Magnetic field dependence of $V_B^-$ Defects in hexagonal boron nitride

TL;DR

This study explores how off-axis magnetic fields affect the spin coherence and resonance properties of $V_B^-$ defects in hexagonal boron nitride, advancing their application in quantum sensing technologies.

Contribution

It provides a systematic investigation of the magnetic field dependence of $V_B^-$ defects, including experimental measurements and theoretical analysis of off-axis magnetic field effects.

Findings

Resonance frequency splitting decreases with increasing magnetic field angle.

Off-axis magnetic fields suppress spin coherence time.

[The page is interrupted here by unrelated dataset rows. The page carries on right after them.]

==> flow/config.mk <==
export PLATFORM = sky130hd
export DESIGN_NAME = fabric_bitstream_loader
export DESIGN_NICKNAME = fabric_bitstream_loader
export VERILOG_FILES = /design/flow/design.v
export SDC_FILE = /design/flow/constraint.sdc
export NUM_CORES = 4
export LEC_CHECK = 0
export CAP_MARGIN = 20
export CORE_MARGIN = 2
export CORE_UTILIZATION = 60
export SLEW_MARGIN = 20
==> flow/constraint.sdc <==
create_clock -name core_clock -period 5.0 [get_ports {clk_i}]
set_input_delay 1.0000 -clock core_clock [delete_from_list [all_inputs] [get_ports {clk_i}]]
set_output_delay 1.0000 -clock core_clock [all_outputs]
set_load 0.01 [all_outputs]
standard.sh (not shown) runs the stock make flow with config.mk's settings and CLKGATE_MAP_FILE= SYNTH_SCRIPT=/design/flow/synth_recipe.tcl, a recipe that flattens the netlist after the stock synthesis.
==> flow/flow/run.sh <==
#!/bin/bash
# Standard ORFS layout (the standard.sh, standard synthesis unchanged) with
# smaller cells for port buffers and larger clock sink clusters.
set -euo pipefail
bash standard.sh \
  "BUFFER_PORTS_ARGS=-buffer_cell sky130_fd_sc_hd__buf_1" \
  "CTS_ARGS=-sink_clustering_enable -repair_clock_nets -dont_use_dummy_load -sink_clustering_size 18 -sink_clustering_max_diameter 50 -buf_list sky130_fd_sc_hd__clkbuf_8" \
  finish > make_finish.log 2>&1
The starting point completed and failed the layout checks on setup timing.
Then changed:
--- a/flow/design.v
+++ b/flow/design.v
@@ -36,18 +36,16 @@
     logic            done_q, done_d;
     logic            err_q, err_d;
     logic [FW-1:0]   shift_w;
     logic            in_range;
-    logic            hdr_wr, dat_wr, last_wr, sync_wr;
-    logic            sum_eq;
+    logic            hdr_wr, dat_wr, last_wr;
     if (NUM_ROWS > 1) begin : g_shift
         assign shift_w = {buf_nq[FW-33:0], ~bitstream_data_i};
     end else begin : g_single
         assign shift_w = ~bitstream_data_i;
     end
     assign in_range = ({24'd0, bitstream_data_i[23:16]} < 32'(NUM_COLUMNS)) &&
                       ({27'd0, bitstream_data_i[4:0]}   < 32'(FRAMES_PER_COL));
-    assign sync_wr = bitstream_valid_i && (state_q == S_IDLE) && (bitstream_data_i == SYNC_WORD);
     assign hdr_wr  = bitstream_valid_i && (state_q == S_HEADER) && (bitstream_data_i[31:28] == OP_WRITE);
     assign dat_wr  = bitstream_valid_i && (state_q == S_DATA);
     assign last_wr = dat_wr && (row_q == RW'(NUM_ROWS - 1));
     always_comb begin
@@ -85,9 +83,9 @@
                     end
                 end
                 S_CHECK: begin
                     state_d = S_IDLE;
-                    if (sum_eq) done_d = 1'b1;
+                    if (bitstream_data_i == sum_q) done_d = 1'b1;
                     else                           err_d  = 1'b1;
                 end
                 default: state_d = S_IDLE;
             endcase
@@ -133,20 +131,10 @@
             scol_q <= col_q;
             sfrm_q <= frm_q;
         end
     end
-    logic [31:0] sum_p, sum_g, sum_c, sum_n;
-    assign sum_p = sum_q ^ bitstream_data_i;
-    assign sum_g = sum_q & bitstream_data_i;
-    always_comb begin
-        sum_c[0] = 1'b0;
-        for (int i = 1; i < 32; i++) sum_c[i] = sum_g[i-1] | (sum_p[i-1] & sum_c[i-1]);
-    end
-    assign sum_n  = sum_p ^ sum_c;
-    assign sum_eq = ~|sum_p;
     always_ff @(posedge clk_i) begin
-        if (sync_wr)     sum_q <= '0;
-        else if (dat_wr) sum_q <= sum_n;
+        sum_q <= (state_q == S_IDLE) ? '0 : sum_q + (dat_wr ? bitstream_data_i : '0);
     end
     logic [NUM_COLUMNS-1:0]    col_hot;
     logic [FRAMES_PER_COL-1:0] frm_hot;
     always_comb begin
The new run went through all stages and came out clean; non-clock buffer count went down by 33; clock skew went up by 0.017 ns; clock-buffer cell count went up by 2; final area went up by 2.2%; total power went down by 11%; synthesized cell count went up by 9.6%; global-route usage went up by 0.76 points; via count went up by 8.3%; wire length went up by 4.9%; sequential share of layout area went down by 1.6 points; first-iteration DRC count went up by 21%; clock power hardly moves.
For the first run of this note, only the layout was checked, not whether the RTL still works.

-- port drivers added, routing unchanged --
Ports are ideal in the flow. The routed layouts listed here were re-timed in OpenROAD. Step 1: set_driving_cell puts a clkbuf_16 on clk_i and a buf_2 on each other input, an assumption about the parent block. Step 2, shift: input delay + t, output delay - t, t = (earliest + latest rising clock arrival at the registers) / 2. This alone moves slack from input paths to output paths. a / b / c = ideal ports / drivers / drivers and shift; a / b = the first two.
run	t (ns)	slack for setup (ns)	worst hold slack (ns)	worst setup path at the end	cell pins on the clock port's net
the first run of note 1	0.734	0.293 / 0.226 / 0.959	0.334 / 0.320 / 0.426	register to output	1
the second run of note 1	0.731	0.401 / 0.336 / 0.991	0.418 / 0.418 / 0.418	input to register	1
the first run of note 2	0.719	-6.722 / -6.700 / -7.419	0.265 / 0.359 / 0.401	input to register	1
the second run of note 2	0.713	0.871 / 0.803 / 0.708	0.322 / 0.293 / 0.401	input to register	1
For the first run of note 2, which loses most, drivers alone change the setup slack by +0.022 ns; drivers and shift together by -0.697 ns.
What follows belongs to an exercise in optimizing a design on an open flow for small area; a production flow would make more cautious choices. The RTL was checked by simulation tests, not by an equivalence proof against the original design. Power and IR drop assume default switching activity.

## flow/config.mk

```make
export PLATFORM = sky130hd
export DESIGN_NAME = fir_decim_top
export DESIGN_NICKNAME = fir_decim_top
export VERILOG_FILES = /design/flow/design.v
export SDC_FILE = /design/flow/constraint.sdc
export NUM_CORES = 4
export LEC_CHECK = 0
export CAP_MARGIN = 20
export CORE_MARGIN = 2
export CORE_UTILIZATION = 40
export SLEW_MARGIN = 20
```
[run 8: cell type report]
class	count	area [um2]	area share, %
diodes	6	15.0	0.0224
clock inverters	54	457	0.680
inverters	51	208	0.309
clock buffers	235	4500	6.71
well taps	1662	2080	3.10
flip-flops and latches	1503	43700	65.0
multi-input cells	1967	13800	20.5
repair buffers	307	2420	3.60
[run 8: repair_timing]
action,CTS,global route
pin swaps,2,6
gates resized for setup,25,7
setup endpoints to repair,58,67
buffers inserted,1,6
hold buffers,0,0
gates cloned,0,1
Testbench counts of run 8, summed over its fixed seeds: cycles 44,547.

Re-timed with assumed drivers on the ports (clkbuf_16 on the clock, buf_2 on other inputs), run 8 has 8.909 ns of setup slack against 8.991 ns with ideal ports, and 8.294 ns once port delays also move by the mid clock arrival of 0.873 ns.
Source: an optimization exercise on an open RTL-to-GDS flow (aim: small area and a short achievable clock period). Production flows keep margins and buffers that such runs may drop. The RTL was checked by simulation tests, not by an equivalence proof against the original design. Power figures rest on the tool's default switching activity, not on a simulated workload.

Design flash_cmd_trace, start of the top module:
module flash_cmd_trace #(
    parameter int DEPTH_LOG2 = 6,
    parameter int TS_WIDTH   = 24
) (
    input  logic        clk,
    input  logic        rst_n,
    input  logic [7:0]  mon_cmd,
    input  logic        mon_stb,
    input  logic [1:0]  wb_addr,
    output logic [31:0] wb_rdata,
    input  logic [31:0] wb_wdata,
    input  logic        wb_we,
    input  logic        wb_cyc,
    output logic        wb_ack
);
    localparam int DEPTH = 1 << DEPTH_LOG2;
    localparam int ADEPTH = DEPTH - 1;
    logic [TS_WIDTH-1:0]   ts;
    logic [31:0]           arr [ADEPTH];
    logic [31:0]           head;
    logic [7:0]            wr_hi, wr_lo;
    logic [7:0]            rd_hi, rd_lo;
    logic [DEPTH_LOG2:0]   level;
    logic [7:0]            drop_cnt;
    logic                  ovf;
    logic                  enable;
    logic                  empty;
    logic                  full;
    logic                  one;
    logic                  two;
    logic                  ctrl_wr;
    logic                  clr;
    logic                  pop;
    logic                  eligible;
    logic                  push;
    logic                  drop;
    logic                  inc;
    logic                  dec;
    logic                  filt_ok;
    logic                  arr_wr;
    logic [31:0]           entry;
    logic [31:0]           filt_rd;
    logic [31:0]           status;
    assign entry = {mon_cmd, 24'(ts)};
    assign ctrl_wr  = wb_ack & wb_we & (wb_addr == 2'd0);
    assign clr      = ctrl_wr & wb_wdata[1];
    assign pop      = wb_ack & ~wb_we & (wb_addr == 2'd1) & ~empty;
    assign eligible = mon_stb & enable & ~clr & filt_ok;
    assign push     = eligible & (~full | pop);
    assign drop     = eligible & full & ~pop;
    assign inc      = push & ~pop;
    assign dec      = pop & ~push;
  ...
For scale: roughly 3800 cells after synthesis, ~2200 flip-flops, ~80 I/O pins, about 0.078 mm^2 of cells after synthesis.
Settings: LEC_CHECK=0, CAP_MARGIN=20, CORE_MARGIN=2, CORE_UTILIZATION=50, CTS_CLUSTER_DIAMETER=70, CTS_CLUSTER_SIZE=24, SETUP_SLACK_MARGIN=3.0, SLEW_MARGIN=20, SYNTH_HIERARCHICAL=1; clock period 6.0 ns.
run.sh (not shown) runs the stock make flow with config.mk's settings and CLKGATE_MAP_FILE= SYNTH_SCRIPT=/design/flow/synth_recipe.tcl, a recipe that flattens the netlist after the stock synthesis.
Next try:
--- a/flow/design.v
+++ b/flow/design.v
@@ -69,33 +69,32 @@
     end
     logic [31:0] stg;
     logic        stg_v;
     logic        byp;
     always_ff @(posedge clk) begin
         stg <= entry;
     end
     always_ff @(posedge clk or negedge rst_n) begin
         if (!rst_n) begin
             stg_v <= 1'b0;
-            byp   <= 1'b0;
         end else begin
             stg_v <= arr_wr;
-            byp   <= arr_wr & (one | (two & pop));
         end
     end
     always_ff @(posedge clk) begin
         for (int i = 0; i < ADEPTH; i++) begin
             if (stg_v && wr_hi[i / 8] && wr_lo[i % 8]) begin
                 arr[i] <= stg;
             end
         end
     end
+    assign byp = stg_v & two;
     logic [ADEPTH-1:0] rd_sel;
     logic [31:0]       arr_rd;
     always_comb begin
         for (int i = 0; i < ADEPTH; i++) begin
             rd_sel[i] = rd_hi[i / 8] & rd_lo[i % 8] & ~byp;
         end
     end
     for (genvar b = 0; b < 32; b++) begin : g_rdm
         logic [ADEPTH/3-1:0] grp_n;
         for (genvar g = 0; g < ADEPTH / 3; g++) begin : g_grp
The new run finished with timing, DRC and antenna clean.
Worst setup slack is worse by 62 ps.
Die area hardly moves.
Non-clock buffer count goes up by 45.
Clock-buffer cell count goes down by 14.
Routed wire length goes up by a few percent.
Combinational power goes down by a few percent.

Theoretical model accurately predicts resonance frequency behavior.

Abstract

The interface with spin defects in hexagonal boron nitride has recently become a promising platform and has shown great potential in a wide range of quantum technologies. Varieties of spin properties of $V_B^-$ defects in hexagonal boron nitride (hBN) have been researched widely and deeply, like their structure and coherent control. However, little is known about the influence of off-axis magnetic fields on the coherence properties of $V_B^-$ defects in hBN. Here, by using the optically detected magnetic resonance (ODMR) spectroscopy, we systematically investigated the variations in ODMR resonance frequencies under different transverse and longitudinal external magnetic field, respectively. In addition, we measured the ODMR spectra under off-axis magnetic fields of constant strength but various angles, and observed that the splitting of the resonance frequencies decreases as the angle increases, aligning with our theoretical calculation based on the Hamiltonian, from which we come up with a solution of detecting the off-axis magnetic field angle. Through Rabi oscillation measurements, we found that the off-axis magnetic field suppresses the spin coherence time. These results are crucial for optimizing $V_B^-$ defects in hBN, establishing their significance as robust quantum sensors for quantum information processing and magnetic sensing in varied environments.